Only lines that contain the word "with" are to be returned from the data below.

▬▬▬

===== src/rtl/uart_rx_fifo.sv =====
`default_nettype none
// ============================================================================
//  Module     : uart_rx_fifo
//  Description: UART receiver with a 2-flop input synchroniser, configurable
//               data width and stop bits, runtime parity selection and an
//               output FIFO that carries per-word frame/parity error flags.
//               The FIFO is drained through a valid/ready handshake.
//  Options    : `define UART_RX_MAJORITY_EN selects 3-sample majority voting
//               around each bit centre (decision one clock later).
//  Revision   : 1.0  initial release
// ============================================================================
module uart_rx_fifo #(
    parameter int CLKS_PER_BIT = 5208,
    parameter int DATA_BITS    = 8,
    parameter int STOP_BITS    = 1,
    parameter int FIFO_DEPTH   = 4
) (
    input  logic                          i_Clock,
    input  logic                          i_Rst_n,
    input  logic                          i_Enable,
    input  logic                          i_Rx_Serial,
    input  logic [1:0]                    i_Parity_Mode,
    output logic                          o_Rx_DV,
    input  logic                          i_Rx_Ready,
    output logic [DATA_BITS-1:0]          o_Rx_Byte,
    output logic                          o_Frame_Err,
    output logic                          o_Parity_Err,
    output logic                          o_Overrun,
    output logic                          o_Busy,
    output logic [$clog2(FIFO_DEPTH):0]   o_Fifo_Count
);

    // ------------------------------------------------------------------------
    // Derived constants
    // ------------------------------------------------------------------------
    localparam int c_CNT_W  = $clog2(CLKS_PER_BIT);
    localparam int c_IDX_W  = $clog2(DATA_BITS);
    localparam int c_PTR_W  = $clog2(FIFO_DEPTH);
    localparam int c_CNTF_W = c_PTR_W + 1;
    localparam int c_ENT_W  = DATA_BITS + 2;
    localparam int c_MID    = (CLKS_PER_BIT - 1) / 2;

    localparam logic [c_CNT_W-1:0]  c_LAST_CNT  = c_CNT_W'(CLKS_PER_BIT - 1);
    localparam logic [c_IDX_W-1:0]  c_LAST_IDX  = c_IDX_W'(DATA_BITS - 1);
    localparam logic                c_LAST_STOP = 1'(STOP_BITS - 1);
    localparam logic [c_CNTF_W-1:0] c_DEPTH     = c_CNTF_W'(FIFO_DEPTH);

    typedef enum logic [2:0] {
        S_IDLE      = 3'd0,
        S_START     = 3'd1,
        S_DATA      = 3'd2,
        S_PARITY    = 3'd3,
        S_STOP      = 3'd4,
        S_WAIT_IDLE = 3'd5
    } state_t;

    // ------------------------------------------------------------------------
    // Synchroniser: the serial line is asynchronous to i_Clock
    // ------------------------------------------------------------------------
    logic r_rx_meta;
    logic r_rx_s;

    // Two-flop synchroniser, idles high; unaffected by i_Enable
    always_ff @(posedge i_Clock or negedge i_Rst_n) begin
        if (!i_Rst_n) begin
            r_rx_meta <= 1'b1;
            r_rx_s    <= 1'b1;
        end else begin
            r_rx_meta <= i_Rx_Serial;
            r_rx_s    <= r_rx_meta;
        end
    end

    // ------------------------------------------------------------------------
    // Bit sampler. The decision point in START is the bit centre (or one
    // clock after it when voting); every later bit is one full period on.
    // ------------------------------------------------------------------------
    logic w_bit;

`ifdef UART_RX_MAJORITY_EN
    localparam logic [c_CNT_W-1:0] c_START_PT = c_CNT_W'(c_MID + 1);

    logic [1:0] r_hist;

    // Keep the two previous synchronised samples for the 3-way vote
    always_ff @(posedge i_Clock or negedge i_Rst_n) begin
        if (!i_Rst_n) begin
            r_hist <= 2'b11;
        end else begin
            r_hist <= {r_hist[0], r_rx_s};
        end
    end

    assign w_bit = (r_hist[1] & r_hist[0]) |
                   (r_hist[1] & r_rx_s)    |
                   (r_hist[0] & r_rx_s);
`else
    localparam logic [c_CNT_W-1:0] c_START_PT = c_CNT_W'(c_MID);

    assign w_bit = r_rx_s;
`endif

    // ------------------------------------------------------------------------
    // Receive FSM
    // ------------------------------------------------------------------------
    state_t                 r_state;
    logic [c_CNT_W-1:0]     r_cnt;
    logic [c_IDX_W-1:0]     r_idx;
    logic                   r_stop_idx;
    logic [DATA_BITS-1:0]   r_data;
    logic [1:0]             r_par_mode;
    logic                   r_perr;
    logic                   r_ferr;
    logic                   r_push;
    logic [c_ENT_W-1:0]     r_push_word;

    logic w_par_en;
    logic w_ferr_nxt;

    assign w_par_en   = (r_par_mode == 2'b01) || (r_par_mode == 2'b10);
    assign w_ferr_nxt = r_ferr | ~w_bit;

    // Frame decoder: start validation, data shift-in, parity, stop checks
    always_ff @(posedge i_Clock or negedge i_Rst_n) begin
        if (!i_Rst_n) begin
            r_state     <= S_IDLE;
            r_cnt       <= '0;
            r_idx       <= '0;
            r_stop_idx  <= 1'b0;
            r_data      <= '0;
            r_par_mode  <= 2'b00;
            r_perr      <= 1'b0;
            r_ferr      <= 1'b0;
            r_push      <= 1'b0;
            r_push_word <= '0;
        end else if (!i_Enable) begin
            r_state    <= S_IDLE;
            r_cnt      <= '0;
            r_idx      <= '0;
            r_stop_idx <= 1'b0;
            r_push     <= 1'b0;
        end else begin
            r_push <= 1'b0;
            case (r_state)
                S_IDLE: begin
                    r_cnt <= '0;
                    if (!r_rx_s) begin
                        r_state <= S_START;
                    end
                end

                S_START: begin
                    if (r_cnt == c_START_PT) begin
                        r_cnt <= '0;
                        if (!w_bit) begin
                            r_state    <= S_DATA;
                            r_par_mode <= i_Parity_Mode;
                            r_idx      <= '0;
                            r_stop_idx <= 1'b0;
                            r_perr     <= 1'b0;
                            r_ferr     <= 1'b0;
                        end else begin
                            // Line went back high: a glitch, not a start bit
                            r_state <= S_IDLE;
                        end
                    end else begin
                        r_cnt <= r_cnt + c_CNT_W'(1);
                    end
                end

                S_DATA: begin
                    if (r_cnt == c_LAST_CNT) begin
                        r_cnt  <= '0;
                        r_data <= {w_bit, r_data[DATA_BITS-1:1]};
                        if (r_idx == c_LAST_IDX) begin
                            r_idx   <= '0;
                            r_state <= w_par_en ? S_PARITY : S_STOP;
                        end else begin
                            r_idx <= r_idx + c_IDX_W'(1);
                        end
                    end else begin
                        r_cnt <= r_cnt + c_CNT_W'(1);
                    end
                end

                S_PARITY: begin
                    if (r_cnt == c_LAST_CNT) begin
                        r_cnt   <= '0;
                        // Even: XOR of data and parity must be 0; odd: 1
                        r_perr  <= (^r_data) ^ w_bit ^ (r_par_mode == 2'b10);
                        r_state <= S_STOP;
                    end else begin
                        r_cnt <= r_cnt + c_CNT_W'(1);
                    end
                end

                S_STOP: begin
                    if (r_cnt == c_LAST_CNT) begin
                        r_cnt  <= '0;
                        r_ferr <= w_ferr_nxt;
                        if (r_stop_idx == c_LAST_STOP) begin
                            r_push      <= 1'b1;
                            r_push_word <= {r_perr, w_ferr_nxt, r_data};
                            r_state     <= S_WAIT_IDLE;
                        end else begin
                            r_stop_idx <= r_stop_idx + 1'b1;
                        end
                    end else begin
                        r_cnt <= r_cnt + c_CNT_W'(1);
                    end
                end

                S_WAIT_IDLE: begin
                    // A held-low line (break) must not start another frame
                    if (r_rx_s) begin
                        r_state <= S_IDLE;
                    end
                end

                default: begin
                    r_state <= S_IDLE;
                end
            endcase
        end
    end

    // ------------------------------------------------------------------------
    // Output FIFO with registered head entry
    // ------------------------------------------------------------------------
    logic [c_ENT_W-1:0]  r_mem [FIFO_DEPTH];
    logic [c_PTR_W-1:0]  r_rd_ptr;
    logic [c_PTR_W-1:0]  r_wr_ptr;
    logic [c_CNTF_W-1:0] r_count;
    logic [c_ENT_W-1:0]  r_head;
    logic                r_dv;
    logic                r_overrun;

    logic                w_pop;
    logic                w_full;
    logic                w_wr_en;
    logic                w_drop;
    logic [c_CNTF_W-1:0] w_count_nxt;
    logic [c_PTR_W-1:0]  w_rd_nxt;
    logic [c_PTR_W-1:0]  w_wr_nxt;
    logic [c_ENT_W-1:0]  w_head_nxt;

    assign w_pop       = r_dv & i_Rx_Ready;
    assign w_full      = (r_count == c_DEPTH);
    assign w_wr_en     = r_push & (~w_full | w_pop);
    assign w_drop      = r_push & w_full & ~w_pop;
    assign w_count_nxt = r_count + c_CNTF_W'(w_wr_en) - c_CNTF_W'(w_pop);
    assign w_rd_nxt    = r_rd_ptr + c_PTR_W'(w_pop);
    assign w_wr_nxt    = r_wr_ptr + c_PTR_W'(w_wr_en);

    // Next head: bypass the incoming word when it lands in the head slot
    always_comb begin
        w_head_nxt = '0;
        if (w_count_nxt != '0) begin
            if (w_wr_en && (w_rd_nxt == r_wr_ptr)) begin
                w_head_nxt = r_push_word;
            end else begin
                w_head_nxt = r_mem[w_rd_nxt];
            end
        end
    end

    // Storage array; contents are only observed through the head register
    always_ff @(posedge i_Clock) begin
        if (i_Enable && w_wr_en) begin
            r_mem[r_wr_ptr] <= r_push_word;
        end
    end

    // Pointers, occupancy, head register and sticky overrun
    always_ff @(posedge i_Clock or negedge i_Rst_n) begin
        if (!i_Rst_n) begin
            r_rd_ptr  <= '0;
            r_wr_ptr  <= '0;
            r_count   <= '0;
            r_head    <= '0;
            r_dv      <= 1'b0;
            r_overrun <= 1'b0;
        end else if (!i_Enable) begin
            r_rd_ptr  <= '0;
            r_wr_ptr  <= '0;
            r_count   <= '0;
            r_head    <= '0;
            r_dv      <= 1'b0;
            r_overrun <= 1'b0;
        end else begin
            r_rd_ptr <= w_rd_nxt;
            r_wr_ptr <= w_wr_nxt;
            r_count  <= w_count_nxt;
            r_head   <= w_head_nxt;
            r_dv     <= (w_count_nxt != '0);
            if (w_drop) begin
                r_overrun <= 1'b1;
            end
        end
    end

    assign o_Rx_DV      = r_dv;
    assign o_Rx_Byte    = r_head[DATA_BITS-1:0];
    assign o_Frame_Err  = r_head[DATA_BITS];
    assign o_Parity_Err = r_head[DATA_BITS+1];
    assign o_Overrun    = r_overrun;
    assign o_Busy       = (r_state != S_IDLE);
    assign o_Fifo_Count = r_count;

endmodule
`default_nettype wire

▬▬▬

**Solution**
//  Description: UART receiver with a 2-flop input synchroniser, configurable
    // Output FIFO with registered head entry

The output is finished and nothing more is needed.